Critics’ Picks

Kitty Kraus, Untitled, 2022, aluminum, mirror, LED, cable, wood, tape and table, 4 x 18 5/8 x 18 1/2".

Kitty Kraus, Untitled, 2022, aluminum, mirror, LED, cable, wood, tape and table, 4 x 18 5/8 x 18 1/2".

Berlin

Kitty Kraus

Galerie Neu
Linienstraße 119
November 12, 2022–January 14, 2023

In the context of computing and engineering, a “black box” is a system with manifest inputs or outputs that does not reveal its internal workings. It is opaque. Such are the structures (all works 2022) in Kitty Kraus’s first solo exhibition at Galerie Neu in a decade: Dark rectangles, mounted on small tables or gypsum slabs, project tight grids of light, which then expand into seemingly infinite space. On the one hand, these contraptions embody mathematical and geometric precision, while on the other, they look “magical,” their internal mechanisms of LEDs and mirrors deliberately concealed. Kraus’s sculptural environment establishes a relationship between inside and outside, the knowable and the unknowable. It speaks to technological obfuscation, to accepting (or ignoring) the mystification of what happens inside the black box in lieu of being dazzled by its outward effects—think of the monoliths in Arthur C. Clarke’s “Space Odyssey” series (1968–1997), machines capable of triggering great shifts in evolution, sparking terror and reassurance simultaneously.

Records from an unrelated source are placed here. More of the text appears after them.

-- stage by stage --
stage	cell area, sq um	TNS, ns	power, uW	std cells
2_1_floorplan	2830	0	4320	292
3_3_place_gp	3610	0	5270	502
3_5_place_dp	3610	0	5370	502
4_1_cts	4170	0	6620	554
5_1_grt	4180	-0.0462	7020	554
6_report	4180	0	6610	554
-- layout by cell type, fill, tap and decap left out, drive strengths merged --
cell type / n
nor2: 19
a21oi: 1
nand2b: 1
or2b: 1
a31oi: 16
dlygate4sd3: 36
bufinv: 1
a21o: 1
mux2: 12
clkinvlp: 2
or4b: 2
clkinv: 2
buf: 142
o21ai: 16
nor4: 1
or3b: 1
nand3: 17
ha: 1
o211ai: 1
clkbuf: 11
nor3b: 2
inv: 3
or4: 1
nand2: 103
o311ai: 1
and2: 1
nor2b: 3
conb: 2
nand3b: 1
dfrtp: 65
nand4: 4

While Kraus’s previous bodies of work have centered illusory effects, this exhibition offset the material with the immaterial to conjure a sense of the virtual world, replete with the emergent possibilities and temporalities of computer-simulated environments. In the early fifteenth century, linear perspective helped artists achieve a sense of mimetic reality, yet this aesthetic shortcut disregards how our eyes constantly collect three-dimensional details to spatiotemporally situate the body. Kraus proposes a perspectival positioning that acknowledges both the revelations of the Renaissance and tomorrow’s metaverse. With mechanisms hidden from our sensory perception, the artist bypasses the obvious formal Minimalist references (Robert Morris’s mirrored cubes, Frank Stella’s black-and-white striped paintings) to engage with the expanded contemporary landscape: that of Big Tech, AI, and perhaps even the economic order of surveillance capitalism, technology both freeing and binding our bodies. À la Clarke, any calm or reverence we feel here has potentially insidious undertones in line with the promise and danger of technological advancement—a duality corroborated by the exhibition’s invitation, which depicts a dystopian industrial landscape surrounded by a glowing pink sea.